### src/rtl/laser_key_driver.sv
// Laser output stage for the Morse keyer: unit tick generation, input sync,
// brightness PWM and a maximum on-time cut-out with latched fault.
module laser_key_driver #(
    parameter int CLK_SPEED    = 16_000_000,
    parameter int UNIT_MS      = 100,
    parameter int PWM_BITS     = 8,
    parameter int MAX_ON_UNITS = 4
) (
    input  logic                Clock,
    input  logic                ResetN,
    input  logic                Enable,
    input  logic                ONOFF,
    input  logic                isDash,
    input  logic [PWM_BITS-1:0] Brightness,
    input  logic [PWM_BITS-1:0] DashBrightness,
    input  logic                FaultClear,
    output logic                UnitTick,
    output logic                Laser,
    output logic                Fault,
    output logic                Keying
);
    localparam int UNIT_DIV = CLK_SPEED / 1000 * UNIT_MS;
    localparam int UW       = $clog2(UNIT_DIV);
    localparam int OW       = $clog2(MAX_ON_UNITS + 1);

    localparam logic [UW-1:0]       UNIT_LAST = UW'(UNIT_DIV - 1);
    localparam logic [UW-1:0]       UNIT_ONE  = UW'(1);
    localparam logic [PWM_BITS-1:0] PWM_ONE   = PWM_BITS'(1);
    localparam logic [OW-1:0]       ON_LAST   = OW'(MAX_ON_UNITS - 1);
    localparam logic [OW-1:0]       ON_MAX    = OW'(MAX_ON_UNITS);
    localparam logic [OW-1:0]       ON_ONE    = OW'(1);

    typedef enum logic [1:0] {S_OFF, S_ON, S_FAULT} state_t;

    logic [UW-1:0]       unit_cnt_q;
    logic                tick_q;
    logic                on_m_q, on_s_q, dash_m_q, dash_s_q;
    logic [PWM_BITS-1:0] pwm_cnt_q, duty_q;
    logic                pwm_on;
    state_t              state_q;
    logic [OW-1:0]       on_units_q;
    logic                laser_q, keying_q, fault_q;

    always_ff @(posedge Clock) begin
        if (!ResetN) begin
            unit_cnt_q <= '0;
            tick_q     <= 1'b0;
        end else begin
            tick_q     <= (unit_cnt_q == UNIT_LAST);
            unit_cnt_q <= (unit_cnt_q == UNIT_LAST) ? '0 : unit_cnt_q + UNIT_ONE;
        end
    end

    always_ff @(posedge Clock) begin
        if (!ResetN) begin
            on_m_q   <= 1'b0;
            on_s_q   <= 1'b0;
            dash_m_q <= 1'b0;
            dash_s_q <= 1'b0;
        end else begin
            on_m_q   <= ONOFF;
            on_s_q   <= on_m_q;
            dash_m_q <= isDash;
            dash_s_q <= dash_m_q;
        end
    end

    // Duty only changes at the start of a period so a period is never torn.
    always_ff @(posedge Clock) begin
        if (!ResetN) begin
            pwm_cnt_q <= '0;
            duty_q    <= '0;
        end else begin
            pwm_cnt_q <= pwm_cnt_q + PWM_ONE;
            if (pwm_cnt_q == '0)
                duty_q <= dash_s_q ? DashBrightness : Brightness;
        end
    end

    assign pwm_on = (duty_q == '1) || (pwm_cnt_q < duty_q);

    always_ff @(posedge Clock) begin
        if (!ResetN) begin
            state_q    <= S_OFF;
            on_units_q <= '0;
            laser_q    <= 1'b0;
            keying_q   <= 1'b0;
            fault_q    <= 1'b0;
        end else begin
            laser_q  <= 1'b0;
            keying_q <= 1'b0;
            fault_q  <= 1'b0;
            case (state_q)
                S_OFF: begin
                    if (Enable && on_s_q) begin
                        state_q    <= S_ON;
                        on_units_q <= '0;
                        laser_q    <= pwm_on;
                        keying_q   <= 1'b1;
                    end
                end
                S_ON: begin
                    // Over-time wins even if the key or enable drops on the same edge.
                    if (tick_q && on_units_q == ON_LAST) begin
                        state_q    <= S_FAULT;
                        on_units_q <= ON_MAX;
                        fault_q    <= 1'b1;
                    end else if (!on_s_q || !Enable) begin
                        state_q <= S_OFF;
                    end else begin
                        laser_q  <= pwm_on;
                        keying_q <= 1'b1;
                        if (tick_q)
                            on_units_q <= on_units_q + ON_ONE;
                    end
                end
                S_FAULT: begin
                    if (FaultClear && !on_s_q)
                        state_q <= S_OFF;
                    else
                        fault_q <= 1'b1;
                end
                default: state_q <= S_OFF;
            endcase
        end
    end

    assign UnitTick = tick_q;
    assign Laser    = laser_q;
    assign Fault    = fault_q;
    assign Keying   = keying_q;
endmodule

### config.mk
export PLATFORM = sky130hd
export DESIGN_NAME = laser_key_driver
export DESIGN_NICKNAME = d
export VERILOG_FILES = /design/src/rtl/laser_key_driver.sv
export SDC_FILE = /design/constraint.sdc
export NUM_CORES = 1
export LEC_CHECK = 0
export CAP_MARGIN = 40
export CORE_AREA = 8 8 99 101
export CTS_CLUSTER_DIAMETER = 150
export CTS_CLUSTER_SIZE = 20
export DETAILED_ROUTE_END_ITERATION = 6
export DIE_AREA = 0 0 107 109
export SETUP_SLACK_MARGIN = 0.1
export SLEW_MARGIN = 15
export SYNTH_ARGS = -nofsm -noshare
export SYNTH_HDL_FRONTEND = slang
export SYNTH_SLANG_ARGS = --single-unit
### constraint.sdc
create_clock -name Clock -period 4.05 [get_ports Clock]
set_input_delay 0.405 -clock Clock [delete_from_list [all_inputs] [get_ports Clock]]
set_output_delay 0.405 -clock Clock [all_outputs]
set_load 0.05 [all_outputs]
==> Implementation_results.wiki, run 1 <==
{| class="wikitable"
! Metric !! Value
|-
| Outcome || completed
|-
| Area added between synthesis and finish || 17.2%
|-
| Initial drt markers || 58
|-
| Number of antenna violations at the first check in global routing || 0
|-
| Syn avg cell area || 8.98 um2
|-
| Post-Synth XOR/XNOR Area || 6.29%
|-
| Average wire per cell in the routed design || 11.2 um
|-
| Final Max Slew Viols || 0
|-
| Largest net degree at the start of global routing || 24
|-
| Top fanout value on the critical path || 17
|-
| Post-Place Setup Slack || 1920 ps
|-
| Post-DRT Antenna Nets || 0
|-
| Power per standard cell area || 312 mW/mm2
|-
| Number of global-route vias before repair || 1863
|-
| Via-per-instance ratio || 4.72
|-
| Core Footprint || 0.00838 mm2
|-
| Maximum VDD drop || 0.115 mV
|-
| Critical Path AT || 2290 ps
|-
| EDFF count, synth || 0
|-
| Area share of the leading cell type in the synthesized netlist || around two fifths
|-
| Vertical die dimension || 109 um
|-
| Largest area contributor in the synthesized netlist || dfxtp_1
|-
| Filler Cell Count || 854
|-
| Post-Place Cells || between 400 and 500
|-
| Max Cap Violations || 0
|-
| Die area || 0.0117 mm2
|-
| Clock Latency Late Sink || 300 ps
|-
| Async SR Flop Fraction || 0%
|-
| Reg2reg path depth || 5
|-
| Sequential cell area fraction in the yosys report || 39.9%
|-
| Global-route congestion overflow total || 0
|-
| Largest family of logic cells by synthesized area || simple AND/OR/NAND/NOR gates
|-
| Largest clock skew in the final design || about 3.4 ps
|-
| Distinct cell type count of the synthesized netlist || between 40 and 50
|-
| Number of instances in the synthesized netlist || around 280
|-
| Number of standard-cell rows in the floorplan || 34
|-
| HPWL after DPL || 3400 um
|-
| Flops & latches, synth || 50
|-
| Number of detailed-routing iterations run before antenna repair || 4
|-
| Final Routed Wirelength || 4590 um
|-
| I/O pin total || 26
|-
| LEAKAGE || approximately 0.0012 uW
|-
| Final clock period utilization by the worst path || a little over half
|-
| Arithmetic-cell share of the synthesized area counting full adders, half adders and majority gates || 7.49%
|-
| Final setup vio count || 0
|-
| Share of the synthesized area in compound gates (AO/OA/AOI/OAI) || 12.3%
|-
| Final net count || 339
|-
| Total DRC errors in the routed layout || 0
|-
| YS warnings || 0
|-
| Worst-case setup margin in the final layout || 1930 ps
|-
| Clock transition at path regs || about 90 ps
|-
| Rel. slew slack || between 50% and 60%
|-
| Resized cells post-CTS || 0
|-
| Min-Delay Path Depth || 1
|-
| Net count after synthesis || 316
|-
| Maximum count of clock buffers along a single path || 2
|-
| CTS sink count || 50
|-
| Nature of the critical path endpoint || register
|-
| Most used DFF post-synth || dfxtp_1
|-
| Clock root cell || clkbuf_8
|-
| Num CTS Buffers || 5
|-
| Total number of vias || between 1500 and 2000
|-
| Port Buffer Count || 25
|-
| Slew @ Worst Pin || ~700 ps
|-
| Final Core Density || roughly a third
|-
| Number of post-CTS setup repair buffers || 0
|-
| Final weighted congestion of routability-driven global placement || 0.762
|-
| Setup repair after global routing missed its margin || false
|-
| WP data required || ~4200 ps
|-
| Hold_buf cts || 0
|-
| CTS tree || built
|-
| Synth area leaders || dfxtp_1 (40%), ha_1 (7.5%), xnor2_1 (4.2%)
|-
| Die width || approximately 110 um
|-
| Highest clock frequency the design can meet || 472 MHz
|-
| Final cell count without fillers || 411
|-
| Initial Util || 29.9%
|-
| Post-synthesis instance area || 0.00251 mm2
|-
| Mux contribution to synthesized area || 3.99%
|-
| TNS Setup || 0 ps
|-
| Wire length of the first global-routing pass || ~8100 um
|-
| Type of the most critical hold path || reg2reg
|-
| Area fraction in and, or, nand and nor cells after synthesis || about a quarter
|-
| Final Hold Viols || 0
|-
| Antenna Cells || 0
|-
| Type of element launching the critical path || register
|-
| Share of layout cells above drive strength 1 || 5.28%
|-
| Worst Setup Path Type || reg2reg
|-
| Number of levels the H-tree was split into || 2
|-
| Final period demand of the worst path || 2120 ps
|-
| Total GRT Usage || 8.53%
|}
-- layout by cell type, fill, tap and decap left out, types with 2 or more instances in the layout --
cell             netlist  final
dfxtp_1               50     50
clkdlybuf4s50_1        0     25
inv_1                 22     22
nand2_1               22     22
nor2_1                19     19
nand3_1               15     15
ha_1                  15     15
and2_1                13     13
xnor2_1               12     12
mux2i_1               10     10
o211a_1                9      9
a21oi_1                9      9
o21ai_0                8      8
nor3_1                 7      7
nand4_1                7      7
and3_1                 7      7
xor2_1                 6      6
clkbuf_8               0      6
a21boi_0               4      4
nor4_1                 4      4
or3_1                  3      3
nor4b_1                2      2
o211ai_1               2      2
nor2b_1                2      2
o2111ai_1              2      2
or3_2                  2      2
-- area by class of cell --
class / instances / area (um2) / area share [%]
Multi-Input combinational cell: 197 / 1370 / 46.6
Sequential cell: 50 / 1000 / 34.1
Timing Repair Buffer: 26 / 258 / 8.78
Tap cell: 108 / 135 / 4.60
Clock buffer: 7 / 86.3 / 2.94
Inverter: 22 / 82.6 / 2.81
Clock inverter: 1 / 5.00 / 0.170
-- registers in the layout (all words and copies together), names as in the netlist, 2 cells and up --
signal / cells
pwm_cnt_q: 8
state_q: 2
duty_q: 8
unit_cnt_q: 21
on_units_q: 3
-- through the flow --
step	power, uW	hold slack (ps)	area (um2)
after floorplan	596	412	2510
after global placement	629	418	2850
after global routing	970	462	2940
after CTS	934	441	2940
after detailed placement	631	418	2850
final	916	438	2940
-- synth_stat cells, drive strengths merged, types with 2 or more instances --
cell type	number
o21ai	9
a21boi	4
and2	13
or3	5
nor4	5
nor3	7
dfxtp	50
inv	22
nor4b	2
nor2b	2
clkbuf	7
nor2	19
nand3	15
xor2	6
ha	15
nand4	8
buf	3
o2111ai	2
xnor2	12
mux2i	10
o211ai	2
and3	7
nand2	22
o211a	9
a21oi	9
-- logic make-up (layout without fill, tap and decap cells) --
family,after synthesis,after routing
compound gates,43,43
xor+xnor,18,18
fa+ha+maj,15,15
buf+inv,32,56
flops,50,50
mux,10,10
simple gates,111,111
-- critical path, cell delays in order (launching register included) --
cell and delay [ps]:
dfxtp_1 410, ha_1 270, nand4_1 230, or2_2 370, o21ai_2 580, nor2_1 110
-- routing by layer --
layer | track usage [%] | vias to the layer above | part of all wire, %
li1 | - | 1018 | -
met1 | 10.2 | 897 | 47
met2 | 13.8 | 17 | 47
met3 | 2.13 | 7 | 3.4
met4 | 4.82 | 0 | 2.1
met5 | 0 | - | 0
-- final timing paths --
| check | from | slack [ps] | end |
|---|---|---|---|
| worst max-delay path | unit_cnt_q[0]$_SDFF_PP0_ | 1930 | unit_cnt_q[5]$_SDFF_PP0_ |
| worst min-delay path | on_m_q$_SDFF_PN0_ | 440 | on_s_q$_SDFF_PN0_ |
| worst max register to register | unit_cnt_q[0]$_SDFF_PP0_ | 1930 | unit_cnt_q[5]$_SDFF_PP0_ |
| worst min register to register | on_m_q$_SDFF_PN0_ | 440 | on_s_q$_SDFF_PN0_ |
-- report_power, final --
group / internal [uW] / switching (uW) / leakage (uW)
Sequential: 509 / 16.4 / 0.000407
Clock: 138 / 159 / 0.0000482
Combinational: 49.7 / 43.0 / 0.000706
Total: 697 / 219 / 0.00116
Power figures use the tool's default switching activity.
==> run 2, diff against run 1 <==
Clock period 4.05 ns to 1.7 ns, I/O delays scaled along.
==> run 2 against run 1 <==
Flip-flop and latch count did not move. Critical path type unchanged. Clock skew up 6.0 ps. Setup slack got worse by 1800 ps.
==> Implementation_results.wiki, run 2 (synthesized netlist as in run 1, its figures left out) <==
{| class="wikitable"
! Metric !! Value
|-
| Max Cap Violations || 0
|-
| Rel. slew slack || about two thirds
|-
| Met1 routing resource usage after global routing || 10.7%
|-
| Number of global-route vias before repair || 1941
|-
| Area added between synthesis and finish || 30.2%
|-
| Maximum count of clock buffers along a single path || 2
|-
| Worst-case setup margin in the final layout || 108 ps
|-
| Power per standard cell area || 720 mW/mm2
|-
| Commonest cells after routing, fill and taps aside || dfxtp_1 (36), inv_1 (22), nand2_1 (22), clkdlybuf4s50_1 (21), nor2_1 (19)
|-
| Clock root cell || clkbuf_8
|-
| Initial Util || between 20% and 30%
|-
| Final Routed Wirelength || 5080 um
|-
| WP data required || just under 2000 ps
|-
| Type of the most critical hold path || reg2reg
|-
| Initial drt markers || 49
|-
| Type of element launching the critical path || register
|-
| Via-per-instance ratio || 4.75
|-
| Share of layout cells above drive strength 1 || ~18%
|-
| Number of standard-cell rows in the floorplan || 34
|-
| Global-route congestion overflow total || 0
|-
| Filler Cell Count || 841
|-
| Total DRC errors in the routed layout || 0
|-
| Total number of vias || 2044
|-
| Outcome || completed
|-
| Register ranked first by flip-flop count || unit_cnt_q
|-
| Total GRT Usage || between 8 and 9%
|-
| Final Max Slew Viols || 0
|-
| Num CTS Buffers || 5
|-
| Antenna Cells || 0
|-
| Slew @ Worst Pin || 501 ps
|-
| I/O pin total || 26
|-
| Clock Latency Late Sink || about 300 ps
|-
| Largest regs || unit_cnt_q (21), duty_q (8), pwm_cnt_q (8)
|-
| Final clock period utilization by the worst path || between 90% and 100%
|-
| Final Hold Viols || 0
|-
| Number of levels the H-tree was split into || 2
|-
| Reg2Reg Launch Point || unit_cnt_q[5]$_SDFF_PP0_
|-
| Core Footprint || 0.00838 mm2
|-
| CTS sink count || 50
|-
| Final period demand of the worst path || 1590 ps
|-
| CP startpoint || unit_cnt_q[5]$_SDFF_PP0_
|-
| Wire length of the first global-routing pass || between 8000 and 9000 um
|-
| Average wire per cell in the routed design || 11.8 um
|-
| Nature of the critical path endpoint || register
|-
| Hold Startpoint || dash_m_q$_SDFF_PN0_
|-
| Critical Path AT || approximately 1800 ps
|-
| Post-DRT Antenna Nets || 0
|-
| Busiest grt layer || met2
|-
| Top fanout value on the critical path || 5
|-
| Clock transition at path regs || 90 ps
|-
| Number of antenna violations at the first check in global routing || 0
|-
| Worst Setup Path Type || reg2reg
|-
| Met2 Use GR || 14.8%
|-
| Final setup vio count || 0
|-
| Post-Place Setup Slack || 24.8 ps
|-
| Most common cell after layout, fill and taps aside || dfxtp_1
|-
| Largest clock skew in the final design || approximately 9.4 ps
|-
| Largest net degree at the start of global routing || 36
|-
| Die width || 107 um
|-
| Met3 track demand over resource in global routing || around 2%
|-
| Port Buffer Count || 25
|-
| CTS tree || built
|-
| LEAKAGE || 0.00133 uW
|-
| Number of detailed-routing iterations run before antenna repair || 4
|-
| Setup repair after global routing missed its margin || true
|-
| Die area || 0.0117 mm2
|-
| Highest clock frequency the design can meet || 628 MHz
|-
| HPWL after DPL || 3620 um
|-
| Final weighted congestion of routability-driven global placement || between 0.7 and 0.8
|-
| Maximum VDD drop || ~0.45 mV
|-
| Register-to-Register Setup Slack || 110 ps
|-
| Final std cell area, no fill || 0.00326 mm2
|-
| TNS Setup || 0 ps
|-
| Post-DP Area || 0.00297 mm2
|-
| Vertical die dimension || about 110 um
|-
| Final net count || 358
|-
| Max reg flops || 21
|}
==> run 2: cell types whose count changed in the layout (fill, tap and decap cells not counted), moves of 3 or more <==
cell / delta
buf_4: +17
ha_1: -3
clkdlybuf4s50_1: -4
dfxtp_4: +8
dfxtp_1: -14
dfxtp_2: +6
ha_4: +3
==> run 2: worst paths after layout <==
check | to | cells past startpoint
max | unit_cnt_q[19]$_SDFF_PP0_ | 4
min | dash_s_q$_SDFF_PN0_ | 1
max reg2reg | unit_cnt_q[19]$_SDFF_PP0_ | 4
min reg2reg | dash_s_q$_SDFF_PN0_ | 1
==> run 2: per-layer routing <==
layer,routed length (um),vias up,share of wire (%)
met4,60,0,1.2
met2,2480,20,49
met5,0,-,0
met3,126,5,2.5
li1,-,1057,-
met1,2410,962,47
==> run 2: what timing repair did <==
item	CTS	global route
cloned	0	2
resized for setup	13	20
buffers inserted	0	5
hold buffers	0	0
endpoints found under the setup margin	10	23
pin swaps	2	10
==> run 2: power by group <==
| group | switching (uW) | total, uW | internal [uW] |
|---|---|---|---|
| Clock | 398 | 840 | 441 |
| Sequential | 39.3 | 1240 | 1210 |
| Combinational | 113 | 265 | 151 |
| Total | 551 | 2350 | 1800 |
==> run 2: per-stage QoR <==
stage	std cells	hold WS [ps]	util (%)	total power, uW
2_1_floorplan	279	297	-	1420
3_3_place_gp	415	414	35.4	1520
3_5_place_dp	415	423	35.4	1530
4_1_cts	423	432	37.1	2370
5_1_grt	430	443	38.9	2460
6_report	430	443	38.9	2350
==> run 2: worst max-delay path, cell delays in order (launching register included) <==
cell and delay, ps:
dfxtp_4 390, nand4_4 110, or4_4 550, or3_1 340, a21oi_1 140
==> run 2: layout make-up <==
| class | count | area [um2] | area share (%) |
|---|---|---|---|
| flip-flops and latches | 50 | 1040 | 31.8 |
| clock buffers | 5 | 68.8 | 2.11 |
| multi-input cells | 197 | 1440 | 44.0 |
| inverters | 22 | 82.6 | 2.53 |
| repair buffers | 45 | 457 | 14.0 |
| clock inverters | 3 | 43.8 | 1.34 |
| well taps | 108 | 135 | 4.14 |
==> run 3, diff against run 2 <==
Settings changed: CORE_AREA 8 8 99 101 to 8 8 137 75, DIE_AREA 0 0 107 109 to 0 0 145 83.
==> run 3 against run 2 <==
Wire length increased by 9.0%. Highest routed layer unchanged. Non-clock buffer count increased by 8. Power increased by 5.0%. Global-route usage rose by 0.43 points. Cell count up 3.7%. Critical path depth increased by 2. Die area is 3.2% higher. Utilization is 0.91 points higher. Worst hold slack got worse by 9.3 ps.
+++
Work request:
Check every line in the entries for the word "half". State how many have it, with no other text.

Exercise solution:
2